* [Exercise data]
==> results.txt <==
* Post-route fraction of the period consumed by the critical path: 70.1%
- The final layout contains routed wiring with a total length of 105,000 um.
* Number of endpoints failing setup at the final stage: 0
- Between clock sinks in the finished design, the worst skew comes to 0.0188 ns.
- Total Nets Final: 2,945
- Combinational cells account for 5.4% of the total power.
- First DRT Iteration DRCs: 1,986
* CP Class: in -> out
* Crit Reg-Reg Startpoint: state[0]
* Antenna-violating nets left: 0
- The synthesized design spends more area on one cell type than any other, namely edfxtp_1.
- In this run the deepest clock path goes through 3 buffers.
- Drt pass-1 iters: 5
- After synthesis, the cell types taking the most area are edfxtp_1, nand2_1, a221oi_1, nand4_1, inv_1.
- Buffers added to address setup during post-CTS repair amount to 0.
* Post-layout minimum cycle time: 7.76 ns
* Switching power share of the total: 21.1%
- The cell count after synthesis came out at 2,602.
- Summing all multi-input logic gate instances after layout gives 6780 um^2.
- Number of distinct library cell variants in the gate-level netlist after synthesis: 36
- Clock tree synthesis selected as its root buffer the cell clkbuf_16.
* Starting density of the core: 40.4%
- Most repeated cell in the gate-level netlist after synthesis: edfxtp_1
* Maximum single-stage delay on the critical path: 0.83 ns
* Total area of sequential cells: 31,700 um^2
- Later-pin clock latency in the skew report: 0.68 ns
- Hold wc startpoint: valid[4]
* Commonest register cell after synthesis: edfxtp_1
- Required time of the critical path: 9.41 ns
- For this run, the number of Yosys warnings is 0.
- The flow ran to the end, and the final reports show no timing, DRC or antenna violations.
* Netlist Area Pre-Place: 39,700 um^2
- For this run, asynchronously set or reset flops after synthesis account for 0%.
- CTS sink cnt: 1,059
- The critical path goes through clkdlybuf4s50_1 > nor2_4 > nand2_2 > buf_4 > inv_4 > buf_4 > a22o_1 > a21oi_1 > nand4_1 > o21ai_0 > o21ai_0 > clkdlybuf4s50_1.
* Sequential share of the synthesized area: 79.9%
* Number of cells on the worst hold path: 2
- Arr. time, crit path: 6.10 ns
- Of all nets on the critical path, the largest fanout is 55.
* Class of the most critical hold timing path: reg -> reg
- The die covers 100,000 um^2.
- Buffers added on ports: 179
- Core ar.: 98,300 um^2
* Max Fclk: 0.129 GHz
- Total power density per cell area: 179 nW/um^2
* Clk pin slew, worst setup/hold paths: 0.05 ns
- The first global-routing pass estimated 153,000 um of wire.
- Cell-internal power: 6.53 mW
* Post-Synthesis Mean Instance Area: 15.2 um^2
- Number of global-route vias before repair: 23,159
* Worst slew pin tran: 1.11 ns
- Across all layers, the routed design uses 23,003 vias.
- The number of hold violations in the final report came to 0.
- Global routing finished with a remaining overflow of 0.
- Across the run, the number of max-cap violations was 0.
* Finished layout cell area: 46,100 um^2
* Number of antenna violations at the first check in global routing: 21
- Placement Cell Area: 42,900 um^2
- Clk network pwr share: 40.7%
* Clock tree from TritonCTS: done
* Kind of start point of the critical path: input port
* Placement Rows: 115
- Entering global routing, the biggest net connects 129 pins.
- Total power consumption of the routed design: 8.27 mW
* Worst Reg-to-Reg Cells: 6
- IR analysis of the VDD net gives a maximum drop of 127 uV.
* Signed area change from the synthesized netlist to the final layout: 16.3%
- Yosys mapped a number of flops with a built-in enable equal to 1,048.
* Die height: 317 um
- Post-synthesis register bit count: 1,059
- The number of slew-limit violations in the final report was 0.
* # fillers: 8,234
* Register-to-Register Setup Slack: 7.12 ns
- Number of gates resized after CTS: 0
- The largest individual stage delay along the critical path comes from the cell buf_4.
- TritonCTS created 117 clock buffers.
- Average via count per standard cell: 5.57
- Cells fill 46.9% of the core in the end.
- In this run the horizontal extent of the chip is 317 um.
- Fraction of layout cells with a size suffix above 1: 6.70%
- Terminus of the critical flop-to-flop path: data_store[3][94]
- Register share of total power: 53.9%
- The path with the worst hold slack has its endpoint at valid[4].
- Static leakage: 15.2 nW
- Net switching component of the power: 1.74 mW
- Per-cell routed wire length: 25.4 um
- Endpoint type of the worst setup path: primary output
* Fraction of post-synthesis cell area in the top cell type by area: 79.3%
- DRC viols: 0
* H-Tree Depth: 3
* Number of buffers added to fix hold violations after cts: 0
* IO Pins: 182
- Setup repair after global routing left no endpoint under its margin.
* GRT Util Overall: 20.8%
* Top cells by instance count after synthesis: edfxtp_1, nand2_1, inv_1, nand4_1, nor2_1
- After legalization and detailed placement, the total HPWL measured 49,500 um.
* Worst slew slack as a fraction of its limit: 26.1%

* [Exercise]
Please write out the records from above, keeping every line exact.

* [Exercise solution]
==> results.txt <==
* Post-route fraction of the period consumed by the critical path: 70.1%
- The final layout contains routed wiring with a total length of 105,000 um.
* Number of endpoints failing setup at the final stage: 0
- Between clock sinks in the finished design, the worst skew comes to 0.0188 ns.
- Total Nets Final: 2,945
- Combinational cells account for 5.4% of the total power.
- First DRT Iteration DRCs: 1,986
* CP Class: in -> out
* Crit Reg-Reg Startpoint: state[0]
* Antenna-violating nets left: 0
- The synthesized design spends more area on one cell type than any other, namely edfxtp_1.
- In this run the deepest clock path goes through 3 buffers.
- Drt pass-1 iters: 5
- After synthesis, the cell types taking the most area are edfxtp_1, nand2_1, a221oi_1, nand4_1, inv_1.
- Buffers added to address setup during post-CTS repair amount to 0.
* Post-layout minimum cycle time: 7.76 ns
* Switching power share of the total: 21.1%
- The cell count after synthesis came out at 2,602.
- Summing all multi-input logic gate instances after layout gives 6780 um^2.
- Number of distinct library cell variants in the gate-level netlist after synthesis: 36
- Clock tree synthesis selected as its root buffer the cell clkbuf_16.
* Starting density of the core: 40.4%
- Most repeated cell in the gate-level netlist after synthesis: edfxtp_1
* Maximum single-stage delay on the critical path: 0.83 ns
* Total area of sequential cells: 31,700 um^2
- Later-pin clock latency in the skew report: 0.68 ns
- Hold wc startpoint: valid[4]
* Commonest register cell after synthesis: edfxtp_1
- Required time of the critical path: 9.41 ns
- For this run, the number of Yosys warnings is 0.
- The flow ran to the end, and the final reports show no timing, DRC or antenna violations.
* Netlist Area Pre-Place: 39,700 um^2
- For this run, asynchronously set or reset flops after synthesis account for 0%.
- CTS sink cnt: 1,059
- The critical path goes through clkdlybuf4s50_1 > nor2_4 > nand2_2 > buf_4 > inv_4 > buf_4 > a22o_1 > a21oi_1 > nand4_1 > o21ai_0 > o21ai_0 > clkdlybuf4s50_1.
* Sequential share of the synthesized area: 79.9%
* Number of cells on the worst hold path: 2
- Arr. time, crit path: 6.10 ns
- Of all nets on the critical path, the largest fanout is 55.
* Class of the most critical hold timing path: reg -> reg
- The die covers 100,000 um^2.
- Buffers added on ports: 179
- Core ar.: 98,300 um^2
* Max Fclk: 0.129 GHz
- Total power density per cell area: 179 nW/um^2
* Clk pin slew, worst setup/hold paths: 0.05 ns
- The first global-routing pass estimated 153,000 um of wire.
- Cell-internal power: 6.53 mW
* Post-Synthesis Mean Instance Area: 15.2 um^2
- Number of global-route vias before repair: 23,159
* Worst slew pin tran: 1.11 ns
- Across all layers, the routed design uses 23,003 vias.
- The number of hold violations in the final report came to 0.
- Global routing finished with a remaining overflow of 0.
- Across the run, the number of max-cap violations was 0.
* Finished layout cell area: 46,100 um^2
* Number of antenna violations at the first check in global routing: 21
- Placement Cell Area: 42,900 um^2
- Clk network pwr share: 40.7%
* Clock tree from TritonCTS: done
* Kind of start point of the critical path: input port
* Placement Rows: 115
- Entering global routing, the biggest net connects 129 pins.
- Total power consumption of the routed design: 8.27 mW
* Worst Reg-to-Reg Cells: 6
- IR analysis of the VDD net gives a maximum drop of 127 uV.
* Signed area change from the synthesized netlist to the final layout: 16.3%
- Yosys mapped a number of flops with a built-in enable equal to 1,048.
* Die height: 317 um
- Post-synthesis register bit count: 1,059
- The number of slew-limit violations in the final report was 0.
* # fillers: 8,234
* Register-to-Register Setup Slack: 7.12 ns
- Number of gates resized after CTS: 0
- The largest individual stage delay along the critical path comes from the cell buf_4.
- TritonCTS created 117 clock buffers.
- Average via count per standard cell: 5.57
- Cells fill 46.9% of the core in the end.
- In this run the horizontal extent of the chip is 317 um.
- Fraction of layout cells with a size suffix above 1: 6.70%
- Terminus of the critical flop-to-flop path: data_store[3][94]
- Register share of total power: 53.9%
- The path with the worst hold slack has its endpoint at valid[4].
- Static leakage: 15.2 nW
- Net switching component of the power: 1.74 mW
- Per-cell routed wire length: 25.4 um
- Endpoint type of the worst setup path: primary output
* Fraction of post-synthesis cell area in the top cell type by area: 79.3%
- DRC viols: 0
* H-Tree Depth: 3
* Number of buffers added to fix hold violations after cts: 0
* IO Pins: 182
- Setup repair after global routing left no endpoint under its margin.
* GRT Util Overall: 20.8%
* Top cells by instance count after synthesis: edfxtp_1, nand2_1, inv_1, nand4_1, nor2_1
- After legalization and detailed placement, the total HPWL measured 49,500 um.
* Worst slew slack as a fraction of its limit: 26.1%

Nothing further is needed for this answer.